El primer lastre de la película, sin la menor duda, es la autoasignación del papel titular por parte del mismo cineasta: el problema no estriba en darle el papel de un niño a un adulto, sino en que su exuberante personalidad solapa completamente la autonomía del personaje, de tal modo que en ningún momento es posible ver a ese muñeco parlante, granujiento y hedonista, sino a un Roberto Benigni ya mayorcito dando botes de aquí para allá embutido en un traje que resulta sencillamente ridículo. (Y mejor no hablar de lo ridícula que está su esposa Nicoletta Braschi en el papel de hada de cabellos azules…). Por otro lado, la adaptación se atiene, como era de esperar a la letra de Collodi —con pequeños préstamos, es significativo, del odiado Disney, como la mayor presencia del Grillo Parlante— pero en nada a su espíritu. En las imágenes de Pinocchio no existen la agria aspereza o el toque malsano de las mejores páginas del libro: por ejemplo, ese revulsivo momento del ahorcamiento del muñeco aquí solo provoca indiferencia, además de rechazo por lo empalagoso que es situar una enorme luna llena detrás de la figura de Pinocho colgando inerte del árbol, para hacer un plano bonito. Lo que sí le sobra a la película es histerismo, el que contagia Benigni con su sobreactuación y su empeño en correr y saltar todo el rato de un lado a otro, creyendo que así hace realista la condición infantil de su personaje. En conclusión, Pinocchio no es más que una película a ratos plomiza y a ratos cargante, que nada aporta al mito original, y donde hubiera sido deseable una mayor modestia en el cineasta, que no dilapidara tan pronto el crédito obtenido con La vida es bella.
FICHA DE LA PELÍCULA
Título: Pinocchio . Año: 2002.
Dirección: Roberto Benigni. Guión: Roberto Benigni y Vincenzo Cerami, según la novela de Carlo Collodi. Fotografía: Dante Spivain. Música: Nicola Piovani. Reparto: Roberto Benigni (Pinocho), Nicoletta Braschi (El hada), Carlo Giuffrè (Geppetto). Dur.: 108 min.

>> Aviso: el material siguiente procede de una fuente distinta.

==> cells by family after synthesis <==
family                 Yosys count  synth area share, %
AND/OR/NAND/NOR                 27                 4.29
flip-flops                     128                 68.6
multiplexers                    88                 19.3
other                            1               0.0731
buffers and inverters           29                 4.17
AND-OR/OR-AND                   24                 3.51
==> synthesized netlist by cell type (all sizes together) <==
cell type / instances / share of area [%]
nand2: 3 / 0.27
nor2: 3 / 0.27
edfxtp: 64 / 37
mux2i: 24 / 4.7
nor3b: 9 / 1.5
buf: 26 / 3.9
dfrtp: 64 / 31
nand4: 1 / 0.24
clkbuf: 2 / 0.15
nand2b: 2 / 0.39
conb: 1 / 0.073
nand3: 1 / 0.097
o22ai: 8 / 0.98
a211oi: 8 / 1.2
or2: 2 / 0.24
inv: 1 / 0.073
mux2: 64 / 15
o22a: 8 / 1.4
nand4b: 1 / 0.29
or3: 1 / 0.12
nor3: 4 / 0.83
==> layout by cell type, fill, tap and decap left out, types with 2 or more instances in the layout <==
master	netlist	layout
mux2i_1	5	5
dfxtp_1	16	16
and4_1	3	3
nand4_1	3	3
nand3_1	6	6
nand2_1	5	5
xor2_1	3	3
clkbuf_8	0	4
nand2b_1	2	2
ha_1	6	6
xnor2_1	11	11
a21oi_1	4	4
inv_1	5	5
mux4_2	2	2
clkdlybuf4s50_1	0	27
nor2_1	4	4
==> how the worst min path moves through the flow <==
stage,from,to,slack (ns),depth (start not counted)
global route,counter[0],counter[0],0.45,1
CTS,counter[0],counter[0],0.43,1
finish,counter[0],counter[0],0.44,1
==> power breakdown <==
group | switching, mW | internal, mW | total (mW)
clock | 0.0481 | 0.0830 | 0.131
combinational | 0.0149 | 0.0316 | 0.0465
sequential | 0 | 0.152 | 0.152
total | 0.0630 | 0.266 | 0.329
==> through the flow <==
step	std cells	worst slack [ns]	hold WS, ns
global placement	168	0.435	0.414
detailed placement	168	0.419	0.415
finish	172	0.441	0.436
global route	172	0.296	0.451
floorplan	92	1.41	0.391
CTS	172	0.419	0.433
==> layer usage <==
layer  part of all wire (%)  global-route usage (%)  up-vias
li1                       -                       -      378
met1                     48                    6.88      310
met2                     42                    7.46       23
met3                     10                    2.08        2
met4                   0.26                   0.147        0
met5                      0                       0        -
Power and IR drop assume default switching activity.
### flow/design.v
module key_led_ctrl (
    input            I_clk,      
    input            I_rst_n,    
    input            I_key,      
    output     [4:0] O_led   
);
  reg [4:0] led_r;
  assign    O_led = ~led_r;
  reg [1:0] key_sync;
  wire      key_pos;       
  always @(posedge I_clk or negedge I_rst_n) begin
    if (!I_rst_n)          key_sync <= 2'b00;
    else                   key_sync <= { key_sync[0], I_key };
  end
  assign key_pos = key_sync[0] & ~key_sync[1];
  reg [2:0] press_cnt;
  reg       dir;
  always @(posedge I_clk or negedge I_rst_n) begin
    if (!I_rst_n) begin
      press_cnt <= 3'd0;
      dir       <= 1'b1;
    end
    else if (key_pos) begin
      if (dir) begin
        if (press_cnt == 3'd5) begin
          dir       <= 1'b0;     
          press_cnt <= 3'd4;     
        end
        else begin
          press_cnt <= press_cnt + 1;
        end
      end
      else begin
        if (press_cnt == 3'd0) begin
          dir       <= 1'b1;    
          press_cnt <= 3'd1;     
        end
        else begin
          press_cnt <= press_cnt - 1;
        end
      end
    end
  end
  always @(posedge I_clk or negedge I_rst_n) begin
    if (!I_rst_n)
      led_r <= 5'b00000;
    else
      led_r <= ( (5'd1 << press_cnt) - 1 );
  end
endmodule
### flow/run.sh
#!/bin/bash
# OpenROAD 26Q1-2900-gdf79404cd8, Yosys 0.63+post, stock flow scripts
make -C /OpenROAD-flow-scripts/flow DESIGN_CONFIG=/design/flow/config.mk WORK_HOME=/design/flow/orfs finish
### flow/config.mk
export PLATFORM = sky130hd
export DESIGN_NAME = key_led_ctrl
export DESIGN_NICKNAME = key_led_ctrl
export VERILOG_FILES = /design/flow/design.v
export SDC_FILE = /design/flow/constraint.sdc
export NUM_CORES = 4
export LEC_CHECK = 1
export CORE_AREA = 10 10 70 70
export DIE_AREA = 0 0 80 80
### flow/constraint.sdc
current_design key_led_ctrl

set clk_period 1.7
set clk_io_pct 0.2

create_clock -name clk0 -period $clk_period [get_ports {I_clk}]

set non_clock_inputs [all_inputs -no_clocks]
set_input_delay [expr $clk_period * $clk_io_pct] -clock clk0 $non_clock_inputs
set_output_delay [expr $clk_period * $clk_io_pct] -clock clk0 [all_outputs]
==> flow_metrics.tcl <==
# metrics dict for downstream scripts
set metrics [dict create \
    lay_top_count "dfrtp_1" \
    htree_num_levels 1 \
    worst_pin_slew_ns 0.460 \
    top_area_cell "dfrtp_1" \
    num_vias 275 \
    reg2reg_to "press_cnt[2]$_DFFE_PN0P_" \
    yosys_area_um2 475 \
    grt_start_max_net_pins 12 \
    async_reset_ff_frac 1.00 \
    skew_ns 0.000978 \
    maxCapViolations 0 \
    comb_area_um2 158 \
    grt_pass1_vias 262 \
    drc 0 \
    powerDensity_nw_per_um2 1610 \
    postCtsSetupBuffers 0 \
    cp_cell_sequence "inv_1 -> clkdlybuf4s50_1" \
    num-fill-cells 376 \
    endpoint_kind "output pin" \
    clk_latency_ns 0.26 \
    syn_area_um2 475 \
    outcome "finished, final reports clean" \
    post_drt_via_cell_ratio 2.84 \
    crit_type "flip-flop to output pin" \
    yosysWarnings 1 \
    yosysSeqAreaShare 0.582 \
    n_antenna_cell 0 \
    ys.flops 11 \
    tns_ns 0 \
    r2r_start "press_cnt[0]$_DFFE_PN0P_" \
    setup_violations 0 \
    ys_types 24 \
    min_period_over_period 0.854 \
    place_congestion 0.728 \
    reg2reg_slack_ns 0.44 \
    crit_arrival_ns 1.11 \
    cts_max_path_buffers 2 \
    crit_path_top_delay_cell "clkdlybuf4s50_1" \
    ys_cells 42 \
    area_leaders "dfrtp_1, dfstp_2, inv_1" \
    placementRows 21 \
    drtIter0Drc 15 \
    relSlewSlack 0.692 \
    die_h_um 80 \
    final_cell_mix "dfrtp_1, inv_1, clkdlybuf4s50_1" \
    die_w_um 80 \
    cts.sinks 11 \
    hold_viol 0 \
    tool_warnings 25 \
    seqCellArea_um2 277 \
    flop_cell "dfrtp_1" \
    hold_class "flip-flop to flip-flop" \
    crit_path_max_incr_delay_ns 0.46 \
    hold_path_end "key_sync[1]$_DFF_PN0_" \
    drive_gt1_frac 0.157 \
    fmax_mhz 689 \
    portBuffers 7 \
    drt-pass1-iter-count 4 \
    fp_util 0.139 \
    critPathMaxFanout 1 \
    syn_to_final_growth_pct 29.2 \
    coreArea_um2 3420 \
    synth-edff-count 0 \
    power.total_mw 0.989 \
    antenna_found_initial 0 \
    cp.required_ns 1.36 \
    worstHoldStart "key_sync[0]$_DFF_PN0_" \
    cts_tree "yes" \
    ctsResizeCount 0 \
    cp_top_family "buffers and inverters" \
    rr_worst_depth 3 \
    pin_count 8 \
    cp_num_cells 2 \
    power.leakage_nw 0.270 \
    maxSlewViolCount 0 \
    routed_wl_um 696 \
    cts.clk_slew.worst_paths_ns 0.06 \
    dpl.hpwl_um 527 \
    rsz0062_at_grt "false" \
    holdBufCountCts 0 \
    postRouteAntennaNets 0 \
    critPathLaunchType "flip-flop" \
    grt.overflow.total 0 \
    grtUsageTotal 0.0232 \
    grt_pass1_wl_um 1190 \
    root_buffer "clkbuf_4" \
    top_cell_area_share 0.526 \
    wl_per_cell_um 7.18 \
    holdPathStages 0 \
    chip_area_um2 6400 \
    syn_inst 42 \
    fin_crit_ns 1.45 \
    peakVddDrop_v 0.000314 \
    path_buffers 2 \
    syn_area_per_cell_um2 11.3 \
    cts_made_buffers 3 \
]
-- final cells by class --
cell class / instances / area share
Clock buffer: 4 / 0.0428
Inverter: 7 / 0.0428
Multi-Input combinational cell: 22 / 0.257
Sequential cell: 11 / 0.450
Tap cell: 46 / 0.0937
Timing Repair Buffer: 7 / 0.114
-- cell usage after synthesis (2+ instances only) --
| cell | number |
|---|---|
| inv_1 | 7 |
| dfrtp_1 | 10 |
| a21oi_1 | 2 |
| xor2_1 | 2 |
| o31ai_1 | 2 |
-- sequential cells by signal, indices dropped and copies added, names as in the netlist --
register	flops
dir	1
key_sync	2
press_cnt	3
led_r	5
-- per-stage QoR --
| stage | area, µm² | utilization | instances | hold WS (ns) | setup slack [ns] |
|---|---|---|---|---|---|
| final | 614 | 0.180 | 97 | 0.377 | 0.248 |
| after floorplan | 475 | - | 42 | 0.0444 | 0.487 |
| after CTS | 614 | 0.180 | 97 | 0.379 | 0.225 |
| after global routing | 614 | 0.180 | 97 | 0.398 | 0.170 |
| after detailed placement | 588 | 0.172 | 93 | 0.362 | 0.455 |
| after global placement | 588 | 0.172 | 93 | 0.360 | 0.464 |
-- per-layer routing --
layer  track usage  share of wire  vias up  wire length, µm
li1              -              -      150                -
met5             0              0        -                0
met3        0.0182           0.10        0               72
met1        0.0322           0.53      115              368
met4       0.00528              0        0                0
met2        0.0265           0.37       10              255
-- kinds of logic after synthesis --
family | synth area share
AND-OR/OR-AND | 0.108
XOR/XNOR | 0.0553
adder cells (fa/ha/maj) | 0.0263
buffers and inverters | 0.0868
flip-flops | 0.582
AND/OR/NAND/NOR | 0.142
-- worst reg2reg max path, cell delays in order, from the launching register on --
cell and delay (ns):
dfrtp_1 0.46, and2_4 0.20, ha_1 0.26, o32ai_1 0.25
-- report_power, final --
part | leakage, nW | internal [mW] | switching, mW
Clock | 0.0150 | 0.0905 | 0.0770
Sequential | 0.127 | 0.372 | 0.0876
Combinational | 0.128 | 0.240 | 0.122
Total | 0.270 | 0.703 | 0.286
-- how the worst max path moves through the flow --
stage                 startpoint  endpoint  slack, ns
finish        led_r[1]$_DFF_PN0_  O_led[1]       0.25
global route  led_r[1]$_DFF_PN0_  O_led[1]       0.17
CTS           led_r[2]$_DFF_PN0_  O_led[2]       0.23
No activity file was given, so power comes from the tool's default toggle rates.
==> design/flow/design.v <==
package kronos_types;
typedef logic [31:0] instr_t;
typedef struct packed {
    logic [31:0] pc;
    logic [31:0] ir;
} pipeIFID_t;
typedef struct packed {
    logic [31:0] pc;
    logic [31:0] ir;
    logic [31:0] op1;
    logic [31:0] op2;
    logic [31:0] addr;
    logic        basic;
    logic [3:0]  aluop;
    logic        regwr_alu;
    logic        jump;
    logic        branch;
    logic        load;
    logic        store;
    logic [3:0]  mask;
    logic        csr;
    logic        system;
    logic [1:0]  sysop;
    logic        illegal;
    logic        misaligned_jmp;
    logic        misaligned_ldst;
} pipeIDEX_t;
parameter logic [4:0] INSTR_LOAD  = 5'b00_000;
parameter logic [4:0] INSTR_STORE = 5'b01_000;
parameter logic [4:0] INSTR_BR    = 5'b11_000;
parameter logic [4:0] INSTR_JALR  = 5'b11_001;
parameter logic [4:0] INSTR_MISC  = 5'b00_011;
parameter logic [4:0] INSTR_JAL   = 5'b11_011;
parameter logic [4:0] INSTR_OPIMM = 5'b00_100;
parameter logic [4:0] INSTR_OP    = 5'b01_100;
parameter logic [4:0] INSTR_SYS   = 5'b11_100;
parameter logic [4:0] INSTR_AUIPC = 5'b00_101;
parameter logic [4:0] INSTR_LUI   = 5'b01_101;
parameter logic [3:0] ADD       = 4'b0000;
parameter logic [3:0] SUB       = 4'b1000;
parameter logic [3:0] SLT       = 4'b0010;
parameter logic [3:0] SLTU      = 4'b0011;
parameter logic [3:0] XOR       = 4'b0100;
parameter logic [3:0] OR        = 4'b0110;
parameter logic [3:0] AND       = 4'b0111;
parameter logic [3:0] SLL       = 4'b0001;
parameter logic [3:0] SRL       = 4'b0101;
parameter logic [3:0] SRA       = 4'b1101;
parameter logic [2:0] BEQ       = 3'b000;
parameter logic [2:0] BNE       = 3'b001;
parameter logic [2:0] BLT       = 3'b100;
parameter logic [2:0] BGE       = 3'b101;
parameter logic [2:0] BLTU      = 3'b110;
parameter logic [2:0] BGEU      = 3'b111;
parameter logic [1:0] EQ        = 2'b00;
parameter logic [1:0] LT        = 2'b01;
parameter logic [1:0] GT        = 2'b10;
parameter logic [1:0] BYTE      = 2'b00;
parameter logic [1:0] HALF      = 2'b01;
parameter logic [1:0] WORD      = 2'b10;
parameter logic [1:0] ECALL     = 2'b00;
parameter logic [1:0] EBREAK    = 2'b01;
parameter logic [1:0] MRET      = 2'b10;
parameter logic [1:0] WFI       = 2'b11;
parameter logic [31:0] ZERO   = 32'h0;
parameter logic [31:0] FOUR   = 32'h4;
parameter logic [3:0] SOFTWARE_INTERRUPT    = 4'd3;
parameter logic [3:0] TIMER_INTERRUPT       = 4'd7;
parameter logic [3:0] EXTERNAL_INTERRUPT    = 4'd11;
parameter logic [3:0] INSTR_ADDR_MISALIGNED = 4'd0;
parameter logic [3:0] ILLEGAL_INSTR         = 4'd2;
parameter logic [3:0] BREAKPOINT            = 4'd3;
parameter logic [3:0] LOAD_ADDR_MISALIGNED  = 4'd4;
parameter logic [3:0] STORE_ADDR_MISALIGNED = 4'd6;
parameter logic [3:0] ECALL_MACHINE         = 4'd11;
parameter logic [1:0]  CSR_RW       = 2'b01;
parameter logic [1:0]  CSR_RS       = 2'b10;
parameter logic [1:0]  CSR_RC       = 2'b11;
parameter logic [11:0] MSTATUS      = 12'h300;
parameter logic [11:0] MIE          = 12'h304;
parameter logic [11:0] MTVEC        = 12'h305;
parameter logic [11:0] MSCRATCH     = 12'h340;
parameter logic [11:0] MEPC         = 12'h341;
parameter logic [11:0] MCAUSE       = 12'h342;
parameter logic [11:0] MTVAL        = 12'h343;
parameter logic [11:0] MIP          = 12'h344;
parameter logic [11:0] MCYCLE       = 12'hB00;
parameter logic [11:0] MINSTRET     = 12'hB02;
parameter logic [11:0] MCYCLEH      = 12'hB80;
parameter logic [11:0] MINSTRETH    = 12'hB82;
parameter logic [1:0] PRIVILEGE_MACHINE = 2'b11;
parameter logic [1:0] DIRECT_MODE   = 2'b00;
endpackage
===== flow/design.v =====
module	ALU # ( parameter Op_Width = 8, Fun_Width = 4, Out_Width = Op_Width*2 ) 
(
  input	wire   [Op_Width-1:0]    A,
  input wire   [Op_Width-1:0]    B,
  input	wire                     CLK,
  input wire                     RST,
  input wire                     ENABLE,
  input	wire   [Fun_Width-1:0]   ALU_FUN,
  output reg   [Out_Width-1:0]   ALU_OUT,
  output reg                     OUT_VALID
);
 reg	[Out_Width-1:0]		ALU_OUT_COMB;
 reg                    OUT_VALID_COMB;
always @(posedge CLK or negedge RST)
  begin
  if (!RST)
    begin
    ALU_OUT <= 'b0;
    OUT_VALID <= 'b0;
    end
  else
    begin
    ALU_OUT <= ALU_OUT_COMB;
    OUT_VALID <= OUT_VALID_COMB;	
    end
end
always @(*)
  begin
    if (ENABLE)
      begin
      OUT_VALID_COMB = 1'b1;
      case (ALU_FUN)
       4'b0000: begin	  
                ALU_OUT_COMB = A + B;
	              end
       4'b0001: begin	  
		            ALU_OUT_COMB = A - B;
	              end 
       4'b0010: begin	  
		            ALU_OUT_COMB = A * B;
	              end
       4'b0011: begin	  
		            ALU_OUT_COMB = A / B;
	              end 
       4'b0100: begin	  
		            ALU_OUT_COMB = A & B;
	              end
       4'b0101: begin	  
		            ALU_OUT_COMB = A | B;
	              end
       4'b0110: begin	  
		            ALU_OUT_COMB = ~ (A & B);
	              end
       4'b0111: begin	  
		            ALU_OUT_COMB = ~ (A | B);
	              end
       4'b1000: begin	  
		            ALU_OUT_COMB = A ^ B;
	              end
       4'b1001: begin	  
		            ALU_OUT_COMB = ~ (A ^ B);
	              end
       4'b1010: begin	  
		            ALU_OUT_COMB = (A == B) ? 'h1 : 'b0;
	              end
       4'b1011: begin	  
		            ALU_OUT_COMB = (A > B) ? 'h2 : 'b0;
	              end 
       4'b1100: begin	  
		            ALU_OUT_COMB = (A < B) ? 'h3 : 'b0;
	              end
       4'b1101: begin	  
		            ALU_OUT_COMB = A >> 1;
	              end
       4'b1110: begin	  
		            ALU_OUT_COMB = A << 1;
	              end
       default: begin
		            ALU_OUT_COMB = 'b0;
	              end
      endcase
      end
    else
      begin
      ALU_OUT_COMB = 'b0;
      OUT_VALID_COMB = 1'b0;
      end
end
endmodule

No llegué a verla, pero si recuerdo como mucho unos trailers donde se resumía la totalidad del estilo Benigni: mucho histrionismo, y una sensación un poco de que la pareja protagonista debería haber elegido otros papeles en lugar de quedarse con los principales. Hay que ser muy bueno para que un actor nos haga creer que es un muñeco intentando ser un niño, y no ha sido este caso.
Yo lo más que conseguí, en su día, fue ver alguna foto con Benigni disfrazado con su ridiciulo trajecito blanco y el sombrero cónico. Está risible y como se excede tanto con el histrionismo, no hay quien lo aguante haciendo de Pinocho. Y es una pena, porque, en todas las otras películas que lo he visto, es un actor que me parece realmente divertido. Pero en un registro determinado, y el que exigía este papel desborda sus capacidades.